[Data excerpts]:
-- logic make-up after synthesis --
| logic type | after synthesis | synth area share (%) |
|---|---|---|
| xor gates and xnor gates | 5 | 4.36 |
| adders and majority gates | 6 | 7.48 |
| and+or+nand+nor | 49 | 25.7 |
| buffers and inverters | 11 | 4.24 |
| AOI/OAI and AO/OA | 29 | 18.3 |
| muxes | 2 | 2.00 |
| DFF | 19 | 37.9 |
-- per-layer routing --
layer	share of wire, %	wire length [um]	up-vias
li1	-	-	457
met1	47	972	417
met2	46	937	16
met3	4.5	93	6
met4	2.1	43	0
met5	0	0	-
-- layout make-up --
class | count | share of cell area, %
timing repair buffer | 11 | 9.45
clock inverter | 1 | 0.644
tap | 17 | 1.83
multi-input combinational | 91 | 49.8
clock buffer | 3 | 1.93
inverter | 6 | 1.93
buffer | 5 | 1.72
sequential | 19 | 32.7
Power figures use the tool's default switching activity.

--

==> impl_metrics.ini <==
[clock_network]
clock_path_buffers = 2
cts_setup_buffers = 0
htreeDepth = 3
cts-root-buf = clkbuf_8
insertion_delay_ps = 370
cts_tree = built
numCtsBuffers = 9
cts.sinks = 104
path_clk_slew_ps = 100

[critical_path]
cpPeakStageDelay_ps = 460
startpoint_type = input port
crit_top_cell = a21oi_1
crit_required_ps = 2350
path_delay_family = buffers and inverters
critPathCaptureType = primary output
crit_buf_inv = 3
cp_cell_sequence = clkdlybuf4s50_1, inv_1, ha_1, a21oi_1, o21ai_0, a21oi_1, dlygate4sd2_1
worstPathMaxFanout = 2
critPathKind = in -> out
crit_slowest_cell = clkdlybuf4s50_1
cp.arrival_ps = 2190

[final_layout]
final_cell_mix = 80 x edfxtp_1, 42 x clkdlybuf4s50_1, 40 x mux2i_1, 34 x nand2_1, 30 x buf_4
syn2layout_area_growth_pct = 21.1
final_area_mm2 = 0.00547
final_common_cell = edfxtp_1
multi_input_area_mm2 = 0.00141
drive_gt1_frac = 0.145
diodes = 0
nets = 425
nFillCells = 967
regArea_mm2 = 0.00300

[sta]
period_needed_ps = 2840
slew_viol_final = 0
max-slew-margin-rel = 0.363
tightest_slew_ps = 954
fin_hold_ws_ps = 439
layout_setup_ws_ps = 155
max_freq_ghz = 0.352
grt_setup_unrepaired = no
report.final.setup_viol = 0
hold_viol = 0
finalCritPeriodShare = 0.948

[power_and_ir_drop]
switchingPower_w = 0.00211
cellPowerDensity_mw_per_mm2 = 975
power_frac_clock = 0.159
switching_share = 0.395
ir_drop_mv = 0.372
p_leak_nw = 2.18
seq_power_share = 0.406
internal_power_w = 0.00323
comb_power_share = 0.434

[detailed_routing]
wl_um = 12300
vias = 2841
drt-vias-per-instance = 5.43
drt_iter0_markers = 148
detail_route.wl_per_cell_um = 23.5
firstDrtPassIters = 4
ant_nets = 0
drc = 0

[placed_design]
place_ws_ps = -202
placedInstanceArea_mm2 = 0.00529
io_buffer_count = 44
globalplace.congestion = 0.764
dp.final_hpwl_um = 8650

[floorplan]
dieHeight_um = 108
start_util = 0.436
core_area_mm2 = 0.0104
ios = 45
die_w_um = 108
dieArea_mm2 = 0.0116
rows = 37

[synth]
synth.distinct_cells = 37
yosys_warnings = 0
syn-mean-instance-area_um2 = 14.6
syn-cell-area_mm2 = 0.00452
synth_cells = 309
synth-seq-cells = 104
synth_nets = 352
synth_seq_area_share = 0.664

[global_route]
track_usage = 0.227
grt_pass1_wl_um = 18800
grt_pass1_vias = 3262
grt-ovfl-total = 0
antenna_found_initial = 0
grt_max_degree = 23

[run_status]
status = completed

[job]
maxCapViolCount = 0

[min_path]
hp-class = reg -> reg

[Task to carry out]:
In the entries above, the lines between the one holding "synth_seq_area_share = 0.664" and the one holding "hp-class = reg -> reg", inclusive, are to be printed exactly as written, and those alone.

[Response area]:
synth_seq_area_share = 0.664

[global_route]
track_usage = 0.227
grt_pass1_wl_um = 18800
grt_pass1_vias = 3262
grt-ovfl-total = 0
antenna_found_initial = 0
grt_max_degree = 23

[run_status]
status = completed

[job]
maxCapViolCount = 0

[min_path]
hp-class = reg -> reg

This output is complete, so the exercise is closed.